***** Data to process

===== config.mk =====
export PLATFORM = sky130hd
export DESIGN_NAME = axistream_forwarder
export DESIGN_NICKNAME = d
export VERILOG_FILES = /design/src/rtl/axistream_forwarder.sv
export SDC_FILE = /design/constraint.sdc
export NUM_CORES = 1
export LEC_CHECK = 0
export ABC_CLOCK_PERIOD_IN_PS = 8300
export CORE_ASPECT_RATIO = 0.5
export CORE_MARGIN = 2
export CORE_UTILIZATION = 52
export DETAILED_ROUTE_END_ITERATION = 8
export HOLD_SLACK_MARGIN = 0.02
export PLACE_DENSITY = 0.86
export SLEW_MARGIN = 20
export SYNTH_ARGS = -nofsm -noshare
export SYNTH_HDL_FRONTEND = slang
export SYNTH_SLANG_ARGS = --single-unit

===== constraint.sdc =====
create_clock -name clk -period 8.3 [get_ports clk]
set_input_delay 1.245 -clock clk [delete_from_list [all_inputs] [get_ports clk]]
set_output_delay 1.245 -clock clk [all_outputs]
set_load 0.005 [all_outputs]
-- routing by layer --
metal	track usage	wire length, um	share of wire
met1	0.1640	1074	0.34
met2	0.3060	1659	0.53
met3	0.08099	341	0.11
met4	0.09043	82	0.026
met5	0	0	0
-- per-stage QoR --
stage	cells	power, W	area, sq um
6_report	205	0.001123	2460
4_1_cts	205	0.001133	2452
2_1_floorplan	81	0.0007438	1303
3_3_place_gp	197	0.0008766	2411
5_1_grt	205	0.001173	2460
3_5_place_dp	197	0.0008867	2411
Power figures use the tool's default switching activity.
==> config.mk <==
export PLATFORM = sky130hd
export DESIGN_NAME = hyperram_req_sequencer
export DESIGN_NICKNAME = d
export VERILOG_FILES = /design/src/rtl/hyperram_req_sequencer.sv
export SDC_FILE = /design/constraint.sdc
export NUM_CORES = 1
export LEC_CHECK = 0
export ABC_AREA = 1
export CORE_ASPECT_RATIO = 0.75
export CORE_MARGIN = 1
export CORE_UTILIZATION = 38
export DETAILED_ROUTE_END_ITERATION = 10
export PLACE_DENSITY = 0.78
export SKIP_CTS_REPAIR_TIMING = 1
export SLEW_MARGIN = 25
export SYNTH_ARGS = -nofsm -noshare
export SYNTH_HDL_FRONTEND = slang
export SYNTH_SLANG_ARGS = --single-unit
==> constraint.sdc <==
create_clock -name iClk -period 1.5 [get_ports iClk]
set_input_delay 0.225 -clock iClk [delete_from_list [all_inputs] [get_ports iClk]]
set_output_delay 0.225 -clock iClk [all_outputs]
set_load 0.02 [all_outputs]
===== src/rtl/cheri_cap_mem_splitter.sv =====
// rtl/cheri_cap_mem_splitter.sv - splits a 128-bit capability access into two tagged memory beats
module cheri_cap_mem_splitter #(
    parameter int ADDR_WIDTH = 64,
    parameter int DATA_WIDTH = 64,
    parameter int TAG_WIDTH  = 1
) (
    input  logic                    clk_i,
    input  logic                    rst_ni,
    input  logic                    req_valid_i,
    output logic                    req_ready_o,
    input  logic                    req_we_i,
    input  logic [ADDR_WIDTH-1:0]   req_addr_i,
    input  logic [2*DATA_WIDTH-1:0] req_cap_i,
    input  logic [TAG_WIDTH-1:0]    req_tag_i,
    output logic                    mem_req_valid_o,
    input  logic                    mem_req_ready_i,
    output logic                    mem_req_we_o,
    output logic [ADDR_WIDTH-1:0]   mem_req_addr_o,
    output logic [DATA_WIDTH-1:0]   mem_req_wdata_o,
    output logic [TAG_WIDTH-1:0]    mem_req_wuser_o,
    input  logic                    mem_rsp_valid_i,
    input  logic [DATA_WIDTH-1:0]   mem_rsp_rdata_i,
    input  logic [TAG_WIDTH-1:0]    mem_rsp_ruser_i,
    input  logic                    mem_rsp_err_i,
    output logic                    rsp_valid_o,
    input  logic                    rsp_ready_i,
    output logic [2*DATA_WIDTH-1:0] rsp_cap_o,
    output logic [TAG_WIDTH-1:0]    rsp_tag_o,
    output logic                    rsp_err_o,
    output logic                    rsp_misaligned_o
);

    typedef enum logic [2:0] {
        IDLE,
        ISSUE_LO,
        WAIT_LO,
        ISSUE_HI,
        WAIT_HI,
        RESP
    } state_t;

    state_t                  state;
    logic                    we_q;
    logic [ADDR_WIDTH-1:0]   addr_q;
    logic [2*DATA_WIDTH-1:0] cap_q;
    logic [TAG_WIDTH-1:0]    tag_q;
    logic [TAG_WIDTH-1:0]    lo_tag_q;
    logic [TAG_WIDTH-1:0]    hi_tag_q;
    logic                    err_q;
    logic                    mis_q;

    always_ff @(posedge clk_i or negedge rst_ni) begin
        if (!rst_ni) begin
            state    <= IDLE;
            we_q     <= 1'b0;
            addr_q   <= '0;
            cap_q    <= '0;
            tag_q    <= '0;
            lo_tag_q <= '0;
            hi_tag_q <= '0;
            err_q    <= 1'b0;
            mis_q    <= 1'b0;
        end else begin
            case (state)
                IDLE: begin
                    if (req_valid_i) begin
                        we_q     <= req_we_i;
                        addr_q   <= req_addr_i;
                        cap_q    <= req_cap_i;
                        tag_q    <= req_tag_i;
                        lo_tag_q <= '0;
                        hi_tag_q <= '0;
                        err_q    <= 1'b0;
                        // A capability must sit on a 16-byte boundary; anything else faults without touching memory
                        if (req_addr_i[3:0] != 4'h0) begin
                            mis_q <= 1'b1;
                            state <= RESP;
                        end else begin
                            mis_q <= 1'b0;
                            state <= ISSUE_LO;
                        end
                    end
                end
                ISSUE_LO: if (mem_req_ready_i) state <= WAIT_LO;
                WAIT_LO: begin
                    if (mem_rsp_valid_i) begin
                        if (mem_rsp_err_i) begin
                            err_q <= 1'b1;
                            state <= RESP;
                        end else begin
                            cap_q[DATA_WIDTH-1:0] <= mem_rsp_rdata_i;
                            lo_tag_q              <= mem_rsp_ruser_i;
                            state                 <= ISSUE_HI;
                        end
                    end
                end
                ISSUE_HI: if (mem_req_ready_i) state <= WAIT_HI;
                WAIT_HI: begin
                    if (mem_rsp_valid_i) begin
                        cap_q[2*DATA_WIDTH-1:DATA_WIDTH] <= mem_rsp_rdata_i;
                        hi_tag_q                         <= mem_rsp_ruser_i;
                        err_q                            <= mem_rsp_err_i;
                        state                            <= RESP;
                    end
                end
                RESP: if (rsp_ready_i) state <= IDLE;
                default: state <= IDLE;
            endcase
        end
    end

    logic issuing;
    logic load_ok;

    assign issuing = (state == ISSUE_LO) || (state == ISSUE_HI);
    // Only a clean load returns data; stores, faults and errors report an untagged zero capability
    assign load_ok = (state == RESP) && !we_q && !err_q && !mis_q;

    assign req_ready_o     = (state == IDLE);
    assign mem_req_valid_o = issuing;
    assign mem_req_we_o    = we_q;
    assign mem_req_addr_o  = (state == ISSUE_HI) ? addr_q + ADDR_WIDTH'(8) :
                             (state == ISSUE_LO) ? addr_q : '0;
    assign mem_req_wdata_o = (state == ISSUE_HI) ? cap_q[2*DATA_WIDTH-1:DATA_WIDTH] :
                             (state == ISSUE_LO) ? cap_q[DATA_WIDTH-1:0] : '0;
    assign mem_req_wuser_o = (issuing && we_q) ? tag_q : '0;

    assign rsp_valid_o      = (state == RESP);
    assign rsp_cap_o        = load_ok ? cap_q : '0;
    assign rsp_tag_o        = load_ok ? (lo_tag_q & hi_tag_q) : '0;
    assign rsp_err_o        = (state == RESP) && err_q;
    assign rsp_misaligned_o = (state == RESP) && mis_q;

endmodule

**********

From the data above, copy each line that holds "else".

Task solution
        end else begin
                        // A capability must sit on a 16-byte boundary; anything else faults without touching memory
                        end else begin
                        end else begin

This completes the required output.